If you need to courier documents, please contact our Registry staff in the first instance to confirm the appropriate delivery details.

He waka eke noa.

The Supreme Court has had the final say on the status of ‘on sold’ earthquake damaged properties insured by IAG at the time of the Canterbury earthquakes.

In a judgment released yesterday, the Supreme Court by 3:2 majority, decided that owners of on sold properties are not entitled to replacement benefits under the IAG policy. The decision is a blow to purchasers of damaged properties, particularly those with undiscovered earthquake damage at the time of sale.

No assignment of replacement value?

The Barlows owned a house that was damaged in the earthquakes. With the insurance claim still unresolved, they sold the
house to the appellants and purported to assign their rights in respect of their claim under the policy.
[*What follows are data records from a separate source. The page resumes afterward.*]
`src/rtl/lapf_pkg.sv`:
```
// shared types and constants for the 3x3 laplacian rgb edge filter
package lapf_pkg;

   localparam int MAX_WIDTH    = 2048;
   localparam int COL_WIDTH    = $clog2(MAX_WIDTH);
   localparam int ROW_WIDTH    = 12;
   localparam int SIZE_WIDTH   = 12;
   localparam int CSR_IDX_WIDTH = 2;

   localparam logic [SIZE_WIDTH-1:0] WIDTH_RESET  = SIZE_WIDTH'(640);
   localparam logic [SIZE_WIDTH-1:0] HEIGHT_RESET = SIZE_WIDTH'(480);
   localparam logic [SIZE_WIDTH-1:0] SIZE_MIN     = SIZE_WIDTH'(3);
   localparam logic [SIZE_WIDTH-1:0] WIDTH_MAX    = SIZE_WIDTH'(MAX_WIDTH);

   typedef logic [CSR_IDX_WIDTH-1:0] csr_index_type;
   localparam csr_index_type CSR_IMAGE_WIDTH  = csr_index_type'(0);
   localparam csr_index_type CSR_IMAGE_HEIGHT = csr_index_type'(1);

   typedef struct packed {
      logic [7:0] red;
      logic [7:0] green;
      logic [7:0] blue;
   } pixel_type;

   localparam int PIXEL_WIDTH = $bits(pixel_type);

   typedef struct packed {
      logic [7:0] red_in;
      logic [7:0] green_in;
      logic [7:0] blue_in;
      logic       frame_start;
   } req_payload_type;

   typedef struct packed {
      logic [ROW_WIDTH-1:0] out_row;
      logic [COL_WIDTH-1:0] out_col;
      logic [7:0]           red_out;
      logic [7:0]           green_out;
      logic [7:0]           blue_out;
      logic                 frame_done;
   } rsp_payload_type;

endpackage

```
`src/rtl/lapf_kernel.sv`:
```
// 3x3 laplacian kernel: 8 * center minus the eight neighbours, per channel, mod 256
module lapf_kernel (
   input  lapf_pkg::pixel_type [8:0] win,
   output lapf_pkg::pixel_type       result
);
   import lapf_pkg::*;

   logic [7:0] sum_r;
   logic [7:0] sum_g;
   logic [7:0] sum_b;

   // neighbour sums wrap at 8 bits, which is all the low byte needs
   always_comb begin
      sum_r = '0;
      sum_g = '0;
      sum_b = '0;
      for (int k = 0; k < 9; k++) begin
         if (k != 4) begin
            sum_r = sum_r + win[k].red;
            sum_g = sum_g + win[k].green;
            sum_b = sum_b + win[k].blue;
         end
      end
      result.red   = {win[4].red[4:0], 3'b000}   - sum_r;
      result.green = {win[4].green[4:0], 3'b000} - sum_g;
      result.blue  = {win[4].blue[4:0], 3'b000}  - sum_b;
   end

endmodule

```
`config.mk`:
```
export PLATFORM = sky130hd
export DESIGN_NAME = lapf_kernel
export DESIGN_NICKNAME = d
export VERILOG_FILES = /design/src/rtl/lapf_pkg.sv /design/src/rtl/lapf_kernel.sv
export SDC_FILE = /design/constraint.sdc
export NUM_CORES = 1
export LEC_CHECK = 0
export BUFFER_PORTS_ARGS = -buffer_cell sky130_fd_sc_hd__buf_2
export CORE_MARGIN = 2
export CORE_UTILIZATION = 40
export DETAILED_ROUTE_END_ITERATION = 8
export PLACE_DENSITY = 0.73
export SYNTH_ARGS = -nofsm -noshare
export SYNTH_HDL_FRONTEND = slang
export SYNTH_SLANG_ARGS = --single-unit
```
`constraint.sdc`:
```
create_clock -name vclk -period 3.6
set_input_delay 0.18 -clock vclk [all_inputs]
set_output_delay 0.18 -clock vclk [all_outputs]
set_load 0.02 [all_outputs]
```
* Word level (Yosys, flattened, before mapping)
Index checks and enable logic that the tools add are counted.
Widths: inputs -> output; s select.
** Word-level totals
- Flip-flop bits (word level) :: 0
- Bits in latches :: 0
- RAM bits :: 0
- ROM bits :: 0
- Input port bits :: 216
- Output and inout bits :: 24
- Logic and storage cells :: 24
- Memories :: 0
** Cells by class
- Add/sub/neg operators :: 24
- Multipliers :: 0
- Divide/modulo/power cells :: 0
- $lt $le $gt $ge :: 0
- Equality and inequality tests :: 0
- Shift operators :: 0
- Multiplexer cells :: 0
- Bitwise logic cells :: 0
- Reductions and logical operators :: 0
** Operator list (number)
- $add 8x8->8 :: 21
- $sub 8x8->8 :: 3

* Longest topological paths before layout
- Depth after elaboration :: 8
- Gate-level depth with buffers :: 15

* Worst setup path before layout
Ideal clock, no wire load.
- Path kind :: input-to-output
- From :: input port win[138] (netlist bit)
- To :: output port result[22] (netlist bit)
- Data arrival time :: 3.843 ns
- Required time :: 3.420 ns
- Slack :: -0.423 ns
- Stages :: 13
- Buffers on the path :: 0
- Cell sequence :: fa_1 > inv_1 > fa_1 > fa_1 > inv_1 > fa_1 > inv_1 > ha_1 > o21a_1 > o21ai_2 > a21boi_1 > nor2_1 > o311ai_0
** RTL lines
- from (decl) :: RTL line lapf_kernel.sv:3 : input lapf_pkg::pixel_type [8:0] win,
- to (decl) :: RTL line lapf_kernel.sv:4 : output lapf_pkg::pixel_type result

==> results.json <==
{
  "critPathRequiredTime_ns": 3.42,
  "grt_first_pass_wirelength_mm": 17.6,
  "max_freq_mhz": 255,
  "cp-end-kind": "primary output",
  "crit_path_start_kind": "primary input",
  "whs_path_depth": 4,
  "min_path_type": "primary input to primary output",
  "violations": "negative setup slack",
  "rsz0062_at_grt": "true",
  "drv_slew": 0,
  "synthesis.area_um2": 5110,
  "hpwl_mm": 10.3,
  "max-cap-violations": 0,
  "crit_fanout": 3,
  "fin_ws_ns": -0.329,
  "grt_overflow": 0,
  "hold_end": "result[1]",
  "critical_path_arrival_ns": 3.75,
  "seq_area_frac_synth": 0,
  "dr_total_vias": 4334,
  "syn_inst": 574,
  "vias_per_cell": 4.22,
  "antennaDiodeCount": 0,
  "grt_max_degree": 11,
  "dr.pass1.iters": 4,
  "seq_cells": 0,
  "synth_cell_type_count": 35,
  "hold_violations": 0,
  "layout.nets": 1244,
  "grt_pass1_vias": 4382,
  "postRouteAntennaNets": 0,
  "grt_use_total": 0.157,
  "die_area_um2": 13700,
  "globalplace.congestion": 0.801,
  "tightest_slew_ns": 0.285,
  "antenna_found_initial": 0,
  "portBuffers": 231,
  "synth_nets": 961,
  "drc": 0,
  "drive_gt1_frac": 0.422,
  "die_y_um": 117,
  "synth_top_area_share": 0.494,
  "relSlewSlack": 0.809,
  "final-seq-area_um2": 0,
  "finalCritPeriodShare": 1.09,
  "synth_top_cell_by_area": "fa_1",
  "synth.area.top_cells": "fa_1 49%, inv_1 18%, ha_1 11%",
  "yosys_warnings": 0,
  "fp-row-count": 41,
  "coreArea_um2": 12600,
  "final_core_util": 0.580,
  "synth_area_per_cell_um2": 8.90,
  "ios": 240,
  "totalWireLength_mm": 10.8,
  "outcome": "finished, violations left",
  "crit_start": "win[126]",
  "critical_path_class": "primary input to primary output",
  "clock_buffers": 0,
  "finalSetupViolations": 11,
  "min_period_ns": 3.93,
  "hold_start": "win[96]",
  "start_util": 0.407,
  "area_delta_synth_final_pct": 42.7,
  "drt_iter0_drc": 67,
  "wl_per_cell_um": 10.5,
  "die_w_um": 117
}
layout make-up:
cell class,count,area (um2)
fillers,1129,5270
multi-input cells,329,4490
repair buffers,281,1670
inverters,245,920
well taps,172,215
worst max path at each step:
stage / to / slack [ns] / cells after the start
detailed placement: result[6] / -0.46 / 15
global route: result[7] / -0.47 / 16
finish: result[6] / -0.33 / 14
floorplan: result[6] / -0.1 / 13
CTS: result[6] / -0.38 / 15
global placement: result[6] / -0.44 / 15
stage by stage:
step | hold WS, ns | instance area (um2) | setup slack, ns | std cells | TNS, ns
finish | 0.849 | 7300 | -0.329 | 1027 | -2.16
floorplan | 0.484 | 5240 | -0.0967 | 574 | -0.235
CTS | 0.850 | 7160 | -0.377 | 1023 | -1.96
global route | 0.887 | 7300 | -0.466 | 1027 | -3.83
detailed placement | 0.850 | 6930 | -0.458 | 1020 | -3.23
global placement | 0.848 | 6930 | -0.440 | 1020 | -3.01
layout by cell type, fill, tap and decap left out, types with 4 or more instances in the layout:
cell	instances
inv_1	219
buf_2	208
fa_1	123
buf_4	52
xnor2_1	45
ha_1	35
inv_2	26
buf_6	21
nor2_1	13
xor2_1	11
o21a_1	10
nand2_1	9
ha_4	9
o21ai_2	8
nor3_1	7
a21oi_2	6
a21oi_1	5
nor2_2	4
a21o_1	4
xnor2_2	4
The key issue was whether the assignment transferred the Barlows’ entitlement to replacement costs under the policy. IAG claimed that the assignment only transferred an entitlement to an indemnity payment as the entitlement to replacement benefits under the policy was personal to the Barlows.
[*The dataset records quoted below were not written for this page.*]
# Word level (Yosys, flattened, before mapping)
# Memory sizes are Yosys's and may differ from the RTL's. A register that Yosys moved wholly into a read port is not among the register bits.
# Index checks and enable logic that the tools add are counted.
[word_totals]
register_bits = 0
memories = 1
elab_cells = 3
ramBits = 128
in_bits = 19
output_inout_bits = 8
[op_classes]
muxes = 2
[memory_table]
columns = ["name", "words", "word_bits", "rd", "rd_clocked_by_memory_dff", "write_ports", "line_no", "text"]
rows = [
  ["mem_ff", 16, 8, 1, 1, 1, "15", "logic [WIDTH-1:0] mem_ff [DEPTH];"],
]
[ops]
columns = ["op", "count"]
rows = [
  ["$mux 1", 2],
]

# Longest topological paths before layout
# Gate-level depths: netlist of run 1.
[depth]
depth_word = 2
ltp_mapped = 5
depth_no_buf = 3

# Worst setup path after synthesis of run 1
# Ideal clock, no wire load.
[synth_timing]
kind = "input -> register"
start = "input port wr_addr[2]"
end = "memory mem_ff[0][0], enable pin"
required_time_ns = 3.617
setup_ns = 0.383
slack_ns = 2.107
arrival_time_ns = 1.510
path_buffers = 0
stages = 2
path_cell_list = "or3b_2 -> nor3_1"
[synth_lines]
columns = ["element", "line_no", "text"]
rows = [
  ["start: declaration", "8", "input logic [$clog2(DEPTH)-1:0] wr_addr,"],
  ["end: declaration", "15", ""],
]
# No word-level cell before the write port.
### src/rtl/fcf_pkg.sv
// fcf_pkg: sizes, item codes, state machine type and controller/datapath structs
// for the circular-history fir filter; no dependencies
`default_nettype none

package fcf_pkg;

  localparam int MAX_TAPS = 256;
  localparam int SAMPLE_W = 16;
  localparam int IDX_W    = $clog2(MAX_TAPS);
  localparam int CNT_W    = $clog2(MAX_TAPS + 1);
  localparam int PROD_W   = 2 * SAMPLE_W;
  localparam int ACC_W    = 40;
  localparam int TAPC_W   = 9;
  localparam int KIND_W   = 2;
  localparam int TIDX_W   = 8;
  localparam int APB_AW   = 2;
  localparam int APB_DW   = 32;

  localparam logic [KIND_W-1:0] KIND_SAMPLE = 2'd0;
  localparam logic [KIND_W-1:0] KIND_COEF   = 2'd1;
  localparam logic [KIND_W-1:0] KIND_FILL   = 2'd2;

  localparam logic [APB_AW-1:0] REG_TAP_COUNT = 2'd0;
  localparam logic [TAPC_W-1:0] TAP_COUNT_RST = 9'd256;

  typedef enum logic [1:0] {
    ST_IDLE,
    ST_RUN,
    ST_DRAIN
  } fcf_state_t;

  typedef struct packed {
    logic start;
    logic coef_wr;
    logic fill;
    logic issue;
    logic load_out;
  } fcf_cmd_t;

  typedef struct packed {
    logic last_tap;
    logic pipe_busy;
    logic out_free;
  } fcf_sts_t;

endpackage

`default_nettype wire

### src/rtl/fcf_ctrl.sv
// fcf_ctrl: sequencer for the fir filter, decodes item kinds and steps the mac
// depends on fcf_pkg
`default_nettype none

module fcf_ctrl
  import fcf_pkg::*;
(
  input  wire logic              clk,
  input  wire logic              rst_n,
  input  wire logic              in_valid,
  input  wire logic [KIND_W-1:0] in_kind,
  output logic                   in_stall,
  input  wire fcf_sts_t          sts,
  output fcf_cmd_t               cmd
);

  fcf_state_t state_r, state_nxt;

  always_ff @(posedge clk) begin
    if (!rst_n) begin
      state_r <= ST_IDLE;
    end else begin
      state_r <= state_nxt;
    end
  end

  always_comb begin
    state_nxt = state_r;
    unique case (state_r)
      ST_IDLE: begin
        if (in_valid && (in_kind == KIND_SAMPLE)) begin
          state_nxt = ST_RUN;
        end
      end
      ST_RUN: begin
        if (sts.last_tap) begin
          state_nxt = ST_DRAIN;
        end
      end
      ST_DRAIN: begin
        if (!sts.pipe_busy && sts.out_free) begin
          state_nxt = ST_IDLE;
        end
      end
      default: state_nxt = ST_IDLE;
    endcase
  end

  always_comb begin
    cmd      = '0;
    in_stall = 1'b1;
    unique case (state_r)
      ST_IDLE: begin
        in_stall = 1'b0;
        if (in_valid) begin
          cmd.start   = (in_kind == KIND_SAMPLE);
          cmd.coef_wr = (in_kind == KIND_COEF);
          cmd.fill    = (in_kind == KIND_FILL);
        end
      end
      ST_RUN: begin
        cmd.issue = 1'b1;
      end
      ST_DRAIN: begin
        cmd.load_out = !sts.pipe_busy && sts.out_free;
      end
      default: begin
        cmd = '0;
      end
    endcase
  end

endmodule

`default_nettype wire

### config.mk
export PLATFORM = sky130hd
export DESIGN_NAME = fcf_ctrl
export DESIGN_NICKNAME = d
export VERILOG_FILES = /design/src/rtl/fcf_pkg.sv /design/src/rtl/fcf_ctrl.sv
export SDC_FILE = /design/constraint.sdc
export NUM_CORES = 1
export LEC_CHECK = 0
export BUFFER_PORTS_ARGS = -buffer_cell sky130_fd_sc_hd__buf_2
export CORE_AREA = 4 4 41 43
export CTS_BUF_LIST = sky130_fd_sc_hd__clkbuf_2 sky130_fd_sc_hd__clkbuf_4 sky130_fd_sc_hd__clkbuf_8
export CTS_CLUSTER_DIAMETER = 30
export DETAILED_ROUTE_END_ITERATION = 10
export DIE_AREA = 0 0 45 47
export HOLD_SLACK_MARGIN = 0.03
export SLEW_MARGIN = 0
export SYNTH_ARGS = -nofsm -noshare
export SYNTH_HDL_FRONTEND = slang
export SYNTH_SLANG_ARGS = --single-unit
### constraint.sdc
create_clock -name clk -period 0.9 [get_ports clk]
set_input_delay 0.18 -clock clk [delete_from_list [all_inputs] [get_ports clk]]
set_output_delay 0.18 -clock clk [all_outputs]
set_load 0.1 [all_outputs]
==> impl_metrics.ini <==
[worst_setup_path]
critPathMaxFanout = 3
data_arrival_time_of_the_critical_path_ns = 1.18
endpoint_kind = output pin
worst_setup_path_start_kind = register
type_of_the_setup_path_with_the_least_slack = reg -> out
required_time_reported_for_the_critical_path_endpoint_ns = 0.72
reg2regPathDepth = 5

[sta]
worst_slew_pin_slew_ns = 0.210
max_freq_mhz = 736
setup_ws_ns = -0.459
fin_skew_ns = 0.000427
setup_violations = 8
final.period_utilization_pct = 151
final_max_slew_viol_count = 0
max-slew-margin-rel_pct = 85.9
finalHoldViolations = 0
timing.final.crit_period_ns = 1.36
grt_setup_unrepaired = true
hold_slack_ns = 0.175

[finish]
fillerInstances = 132
seqCellArea_um2 = 45.0
multi_input_comb_area_um2 = 184
drive_gt1_share_pct = 86.8
area_growth_syn_to_fin_pct = 185
max_flop_register = state_r
largestRegisters = state_r x2
layout.core_utilization_pct = 35.6
finalNetCount = 48
largest_reg_flops = 2
stdcell_area_um2 = 463
diodes = 0

[floorplan]
core.rowCount = 13
die_h_um = 47
fp.coreArea_um2 = 1300
design.portCount = 14
floorplan.die_area_um2 = 2120
horizontal_extent_of_the_die_um = 45
initial_core_util_pct = 12.5

[cts]
cts.sink_count = 2
cts_hold_buffers = 0
deepest_clock_path_buffer_count = 2
tritoncts_clock_tree = built
cts_buffers = 3
cts_root_buffer = sky130_fd_sc_hd__clkbuf_4
worst_setup_hold_path_clk_slew_ns = 0.03
clk_latency_ns = 0.22
cts-htree-levels = 1

[power_and_ir_drop]
power.ir.vdd_worst_v = 0.000600
power.density_nw_per_um2 = 1090
cellLeakagePower_nw = 0.201
overall_power_after_layout_uw = 502

[synthesis]
ys_seq_area_share_pct = 24.6
syn-mean-instance-area_um2 = 8.56
netlist_instances = 19
ys_ff_latch = 2
post_synth_design_cell_area_um2 = 163
synth_cell_types = 15
number_of_nets_produced_by_synthesis = 27
yosys_warnings = 0

[grt]
grt_first_pass_wirelength_um = 786
grt_max_degree = 5
grt_antenna_before_repair = 0
grt_remaining_overflow = 0
vias_in_the_first_global_route = 200
globalRouteTotalUtil_pct = 5.44

[flow_run]
total_of_max_cap_violations = 0

[placed_design]
gpl.final_weighted_congestion = 0.698
placed_area_um2 = 400
dp_slack_ns = -0.300
numPortBuffers = 13
place_hpwl_um = 404

[drt]
wl_per_cell_um = 9.06
drtAntennaViolNets = 0
routed_wl_um = 480
drc = 0
drtIter0Drc = 0
routed-via-count = 203
viasPerCell = 3.83
drt_pass1_iterations = 1

[min_path]
holdPathStages = 2
hold_path_class = in -> reg

[run_status]
result_of_the_run = complete, but fails checks
violated_checks = setup timing
-- placed cells by master, fill, tap and decap left out, types with 2 or more instances in the layout --
cell and n:
sky130_fd_sc_hd__nor2b_4 3, sky130_fd_sc_hd__buf_2 7, sky130_fd_sc_hd__inv_1 2, sky130_fd_sc_hd__buf_4 4
sky130_fd_sc_hd__clkbuf_4 3, sky130_fd_sc_hd__buf_12 6, sky130_fd_sc_hd__nor3b_4 2
-- Yosys cell counts --
cell                       count  area share, %
sky130_fd_sc_hd__a22o_1        1            5.4
sky130_fd_sc_hd__inv_1         2            4.6
sky130_fd_sc_hd__nor2_1        1            2.3
sky130_fd_sc_hd__nor3b_1       2            9.2
sky130_fd_sc_hd__and2_1        1            3.8
sky130_fd_sc_hd__nor3b_2       1            7.7
sky130_fd_sc_hd__dfxtp_1       2             25
sky130_fd_sc_hd__nor4b_2       1            9.2
sky130_fd_sc_hd__nor2b_1       2            7.7
sky130_fd_sc_hd__nand2b_1      1            3.8
sky130_fd_sc_hd__nor2b_4       1            8.5
sky130_fd_sc_hd__buf_4         1            4.6
sky130_fd_sc_hd__nand2_1       1            2.3
sky130_fd_sc_hd__nor3_1        1            3.1
sky130_fd_sc_hd__a21oi_1       1            3.1
-- worst paths after layout --
| kind | start | endpoint | slack (ns) |
|---|---|---|---|
| setup reg to reg | state_r[0] | state_r[1] | -0.28 |
| hold / removal | rst_n | state_r[1] | 0.18 |
| setup / recovery | state_r[1] | cmd[2] | -0.46 |
| hold reg to reg | state_r[1] | state_r[0] | 0.56 |
-- where the power goes --
group          switching [mW]  internal [mW]  leakage (nW)
clock network          0.0472          0.147        0.0138
logic                   0.127         0.0876         0.169
registers             0.00301         0.0903        0.0175
-- repair_timing --
| item | CTS | global route |
|---|---|---|
| pin swaps | 1 | 1 |
| endpoints found under the setup margin | 8 | 8 |
| gates resized for setup | 6 | 1 |
| buffers inserted | 1 | 0 |
-- critical path, cell delays in order (launching register included) --
cell	delay (ns)
sky130_fd_sc_hd__dfxtp_4	0.34
sky130_fd_sc_hd__nor2_4	0.11
sky130_fd_sc_hd__nand2_4	0.09
sky130_fd_sc_hd__nor3b_4	0.21
sky130_fd_sc_hd__buf_12	0.20
-- per-stage QoR --
step | std cells | setup TNS (ns)
after floorplan | 19 | -2.65
after global placement | 49 | -1.26
after detailed placement | 49 | -1.39
after CTS | 53 | -2.94
after global routing | 53 | -3.15
final | 53 | -2.72
-- area by class of cell --
class	instances	area share [%]
Inverter	2	1.62
Tap cell	15	4.05
Timing Repair Buffer	17	40.0
Sequential cell	2	9.73
Clock buffer	3	4.86
Multi-Input combinational cell	14	39.7
-- kinds of logic (layout without fill, tap and decap cells) --
kind of cell | count (synthesis) | in the layout | synth area share (%)
flops | 2 | 2 | 24.6
simple gates | 12 | 12 | 57.7
compound gates | 2 | 2 | 8.46
buf+inv | 3 | 22 | 9.23
-- per-layer routing --
metal / share of wire [%] / vias up / global-route usage [%]
met4: 0 / 0 / 0
li1: - / 102 / -
met5: 0 / - / 0
met1: 43 / 86 / 6.79
met2: 42 / 15 / 6.78
met3: 15 / 0 / 5.75
(Power assumes the default switching activity.)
IAG had been successful in the High Court and the Court of Appeal based on an earlier decision in Bryant v Primary
Industries Insurance Co Ltd. While the majority in the Supreme Court accepted that the reasoning in Bryant was
‘contestable’ in places, they considered the decision was largely correct and found:

  • A claim under an insurance policy can be assigned, however, while this means that an assignee has an entitlement to an indemnity payment they do not have an entitlement under the IAG policy to replacement costs
  • The Barlows’ entitlement to replacement benefits was not an ‘accrued right’ capable of being assigned but rather it was conditional on them actually incurring the cost of reinstatement
  • As the Barlows had not incurred any reinstatement costs they did not have any rights to reinstatement costs to assign to the purchasers.
Minority judgment

While the minority (Glazebrook and Arnold JJ) were unable to distinguish Bryant they considered the case was wrongly decided and poorly reasoned. They disagreed that the policy required the Barlows to restore the house personally finding that:

  • The replacement benefit had already ‘accrued’ at the time of the assignment; the right to payment for the loss arose at the time of the earthquakes
  • There was nothing so obviously personal in the restoration condition that it could only be discharged by the Barlows. The Barlows would have a very limited role to play as the insurer would likely contract third parties to carry out the repairs.
Is there any room left for argument by purchasers?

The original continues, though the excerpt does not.